Collected data entries:
..............................
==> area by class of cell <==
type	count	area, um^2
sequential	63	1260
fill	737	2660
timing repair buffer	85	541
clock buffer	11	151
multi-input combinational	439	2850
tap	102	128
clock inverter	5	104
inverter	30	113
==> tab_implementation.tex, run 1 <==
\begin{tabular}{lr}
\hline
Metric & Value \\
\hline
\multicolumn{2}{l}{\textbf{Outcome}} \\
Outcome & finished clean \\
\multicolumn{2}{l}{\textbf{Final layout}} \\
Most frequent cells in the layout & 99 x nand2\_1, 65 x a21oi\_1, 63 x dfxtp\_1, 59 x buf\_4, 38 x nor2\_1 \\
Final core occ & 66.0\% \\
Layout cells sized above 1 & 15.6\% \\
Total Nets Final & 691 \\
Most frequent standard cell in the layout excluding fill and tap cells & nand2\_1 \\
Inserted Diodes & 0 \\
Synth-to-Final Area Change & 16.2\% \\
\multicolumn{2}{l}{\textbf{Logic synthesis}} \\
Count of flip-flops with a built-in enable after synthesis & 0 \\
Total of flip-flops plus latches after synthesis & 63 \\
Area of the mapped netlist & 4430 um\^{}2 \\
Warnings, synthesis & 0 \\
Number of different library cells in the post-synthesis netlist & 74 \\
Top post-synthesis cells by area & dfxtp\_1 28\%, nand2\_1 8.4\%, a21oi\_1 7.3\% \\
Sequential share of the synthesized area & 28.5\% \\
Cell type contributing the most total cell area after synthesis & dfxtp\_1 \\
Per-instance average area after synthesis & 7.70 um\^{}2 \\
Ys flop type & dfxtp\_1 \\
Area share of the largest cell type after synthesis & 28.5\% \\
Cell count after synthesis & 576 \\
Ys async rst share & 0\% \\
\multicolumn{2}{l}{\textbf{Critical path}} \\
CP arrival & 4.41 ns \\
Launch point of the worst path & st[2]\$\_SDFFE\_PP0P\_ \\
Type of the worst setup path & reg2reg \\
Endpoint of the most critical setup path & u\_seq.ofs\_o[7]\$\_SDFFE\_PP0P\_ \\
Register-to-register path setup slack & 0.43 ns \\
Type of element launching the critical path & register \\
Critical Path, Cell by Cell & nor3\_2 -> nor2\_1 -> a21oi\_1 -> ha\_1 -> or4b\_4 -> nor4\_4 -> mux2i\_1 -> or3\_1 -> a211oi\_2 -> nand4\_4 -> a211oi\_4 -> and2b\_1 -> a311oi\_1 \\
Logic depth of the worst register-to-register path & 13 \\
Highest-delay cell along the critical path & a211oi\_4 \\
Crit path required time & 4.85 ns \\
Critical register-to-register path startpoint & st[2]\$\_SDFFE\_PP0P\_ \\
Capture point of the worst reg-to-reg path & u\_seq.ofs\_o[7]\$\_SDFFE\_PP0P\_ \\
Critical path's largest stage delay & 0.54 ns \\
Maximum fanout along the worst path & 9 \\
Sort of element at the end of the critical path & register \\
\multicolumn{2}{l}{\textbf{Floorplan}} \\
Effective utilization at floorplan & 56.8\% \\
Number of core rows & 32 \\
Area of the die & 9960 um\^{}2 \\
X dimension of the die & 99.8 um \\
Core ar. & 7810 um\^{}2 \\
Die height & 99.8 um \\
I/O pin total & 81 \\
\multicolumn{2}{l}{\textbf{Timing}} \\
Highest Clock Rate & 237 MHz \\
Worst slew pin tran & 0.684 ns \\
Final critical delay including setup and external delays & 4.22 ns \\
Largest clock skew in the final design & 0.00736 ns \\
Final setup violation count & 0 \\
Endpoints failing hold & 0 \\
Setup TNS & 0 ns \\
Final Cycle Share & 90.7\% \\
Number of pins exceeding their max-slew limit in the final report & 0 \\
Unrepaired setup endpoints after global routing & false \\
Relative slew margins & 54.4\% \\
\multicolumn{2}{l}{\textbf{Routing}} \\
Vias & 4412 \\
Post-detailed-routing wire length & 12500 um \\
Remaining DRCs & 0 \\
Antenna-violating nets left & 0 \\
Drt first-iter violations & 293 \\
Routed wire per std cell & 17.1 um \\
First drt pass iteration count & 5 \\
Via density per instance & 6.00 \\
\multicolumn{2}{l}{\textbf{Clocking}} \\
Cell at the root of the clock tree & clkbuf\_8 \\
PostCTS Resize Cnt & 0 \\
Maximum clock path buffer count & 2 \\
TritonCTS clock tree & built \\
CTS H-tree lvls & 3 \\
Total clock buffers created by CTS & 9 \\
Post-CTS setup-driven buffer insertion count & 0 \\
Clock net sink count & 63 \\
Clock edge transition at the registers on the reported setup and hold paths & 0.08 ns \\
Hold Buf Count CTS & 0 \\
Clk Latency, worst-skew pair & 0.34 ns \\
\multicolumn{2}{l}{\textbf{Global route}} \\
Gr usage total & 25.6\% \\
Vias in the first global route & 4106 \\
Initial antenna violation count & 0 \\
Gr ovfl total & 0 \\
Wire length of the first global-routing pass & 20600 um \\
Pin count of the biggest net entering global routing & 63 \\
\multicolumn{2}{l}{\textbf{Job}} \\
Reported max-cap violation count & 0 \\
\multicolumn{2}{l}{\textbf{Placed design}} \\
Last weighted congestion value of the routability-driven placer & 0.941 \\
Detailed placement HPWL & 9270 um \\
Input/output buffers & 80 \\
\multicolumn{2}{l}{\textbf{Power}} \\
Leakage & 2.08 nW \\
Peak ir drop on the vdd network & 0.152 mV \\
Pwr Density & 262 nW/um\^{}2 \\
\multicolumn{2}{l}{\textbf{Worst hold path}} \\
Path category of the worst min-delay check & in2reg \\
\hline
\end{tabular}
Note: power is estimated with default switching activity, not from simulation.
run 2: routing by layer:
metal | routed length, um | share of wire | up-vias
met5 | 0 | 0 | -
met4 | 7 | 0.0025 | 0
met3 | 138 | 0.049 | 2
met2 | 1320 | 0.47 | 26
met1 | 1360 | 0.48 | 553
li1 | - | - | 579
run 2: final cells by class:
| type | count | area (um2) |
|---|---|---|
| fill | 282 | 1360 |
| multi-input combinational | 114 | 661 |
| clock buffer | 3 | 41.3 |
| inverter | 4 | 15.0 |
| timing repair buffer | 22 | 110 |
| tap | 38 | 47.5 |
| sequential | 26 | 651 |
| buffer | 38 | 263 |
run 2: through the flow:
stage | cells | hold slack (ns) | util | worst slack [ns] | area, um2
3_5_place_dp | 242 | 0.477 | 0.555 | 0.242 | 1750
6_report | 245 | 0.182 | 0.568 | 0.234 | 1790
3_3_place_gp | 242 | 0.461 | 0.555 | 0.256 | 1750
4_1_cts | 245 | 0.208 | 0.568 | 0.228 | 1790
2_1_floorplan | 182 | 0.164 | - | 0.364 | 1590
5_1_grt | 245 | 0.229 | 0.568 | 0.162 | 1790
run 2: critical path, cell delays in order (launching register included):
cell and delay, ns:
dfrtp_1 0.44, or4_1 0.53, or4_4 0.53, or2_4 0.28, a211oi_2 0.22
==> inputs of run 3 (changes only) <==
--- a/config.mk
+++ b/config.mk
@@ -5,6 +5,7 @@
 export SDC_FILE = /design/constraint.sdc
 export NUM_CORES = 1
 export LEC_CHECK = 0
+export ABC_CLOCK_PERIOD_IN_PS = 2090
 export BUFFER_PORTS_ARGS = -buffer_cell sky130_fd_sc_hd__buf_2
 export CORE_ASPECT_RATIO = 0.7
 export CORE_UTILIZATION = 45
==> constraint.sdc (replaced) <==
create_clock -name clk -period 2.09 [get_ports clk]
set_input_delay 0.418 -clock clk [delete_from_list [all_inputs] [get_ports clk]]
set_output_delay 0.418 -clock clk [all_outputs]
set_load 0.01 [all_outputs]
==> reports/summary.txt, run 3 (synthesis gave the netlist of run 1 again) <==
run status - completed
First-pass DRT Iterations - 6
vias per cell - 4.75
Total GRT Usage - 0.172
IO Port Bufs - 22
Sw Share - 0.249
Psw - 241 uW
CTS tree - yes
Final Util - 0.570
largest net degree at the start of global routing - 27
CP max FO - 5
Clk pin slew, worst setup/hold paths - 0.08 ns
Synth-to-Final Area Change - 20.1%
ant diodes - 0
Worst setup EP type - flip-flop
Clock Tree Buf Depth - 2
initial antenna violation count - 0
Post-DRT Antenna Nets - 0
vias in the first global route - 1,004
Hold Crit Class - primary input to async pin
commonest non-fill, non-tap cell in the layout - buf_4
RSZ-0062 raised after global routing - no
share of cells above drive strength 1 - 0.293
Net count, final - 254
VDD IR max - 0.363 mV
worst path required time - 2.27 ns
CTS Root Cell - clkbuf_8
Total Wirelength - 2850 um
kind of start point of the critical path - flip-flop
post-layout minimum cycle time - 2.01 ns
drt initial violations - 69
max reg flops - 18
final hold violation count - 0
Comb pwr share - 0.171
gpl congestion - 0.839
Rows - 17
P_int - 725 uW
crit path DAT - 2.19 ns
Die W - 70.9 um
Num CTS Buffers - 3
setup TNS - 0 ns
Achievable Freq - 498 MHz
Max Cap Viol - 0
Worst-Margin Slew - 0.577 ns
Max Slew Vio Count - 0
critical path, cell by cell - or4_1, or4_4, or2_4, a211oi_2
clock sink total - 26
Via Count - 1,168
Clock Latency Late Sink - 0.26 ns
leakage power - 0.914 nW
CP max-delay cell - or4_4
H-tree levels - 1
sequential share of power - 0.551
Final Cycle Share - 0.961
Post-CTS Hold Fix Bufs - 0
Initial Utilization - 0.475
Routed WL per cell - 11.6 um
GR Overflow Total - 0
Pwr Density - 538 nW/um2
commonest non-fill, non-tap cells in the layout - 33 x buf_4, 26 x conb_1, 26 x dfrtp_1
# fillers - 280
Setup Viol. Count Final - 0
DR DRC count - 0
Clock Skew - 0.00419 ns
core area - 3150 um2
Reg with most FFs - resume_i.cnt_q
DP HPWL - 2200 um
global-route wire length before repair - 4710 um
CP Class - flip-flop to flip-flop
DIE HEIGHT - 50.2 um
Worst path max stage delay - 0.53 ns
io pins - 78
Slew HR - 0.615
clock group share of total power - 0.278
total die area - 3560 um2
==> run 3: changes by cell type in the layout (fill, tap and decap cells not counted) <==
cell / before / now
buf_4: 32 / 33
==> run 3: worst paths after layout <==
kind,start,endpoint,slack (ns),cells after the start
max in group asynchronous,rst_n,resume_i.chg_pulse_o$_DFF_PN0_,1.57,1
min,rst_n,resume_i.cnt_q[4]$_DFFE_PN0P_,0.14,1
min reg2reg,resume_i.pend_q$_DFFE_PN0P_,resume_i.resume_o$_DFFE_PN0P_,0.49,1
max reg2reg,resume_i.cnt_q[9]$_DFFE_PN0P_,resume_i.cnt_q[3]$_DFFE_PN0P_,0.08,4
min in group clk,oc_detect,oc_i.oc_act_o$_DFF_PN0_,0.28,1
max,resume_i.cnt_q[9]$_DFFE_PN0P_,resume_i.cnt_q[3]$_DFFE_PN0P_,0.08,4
..............................
TASK BRIEF: Write down exactly the span of lines above from the one containing "Number of core rows & 32 \\" to the one containing "Highest Clock Rate & 237 MHz \\", both ends included.

SOLUTION TO THIS EXERCISE:
Number of core rows & 32 \\
Area of the die & 9960 um\^{}2 \\
X dimension of the die & 99.8 um \\
Core ar. & 7810 um\^{}2 \\
Die height & 99.8 um \\
I/O pin total & 81 \\
\multicolumn{2}{l}{\textbf{Timing}} \\
Highest Clock Rate & 237 MHz \\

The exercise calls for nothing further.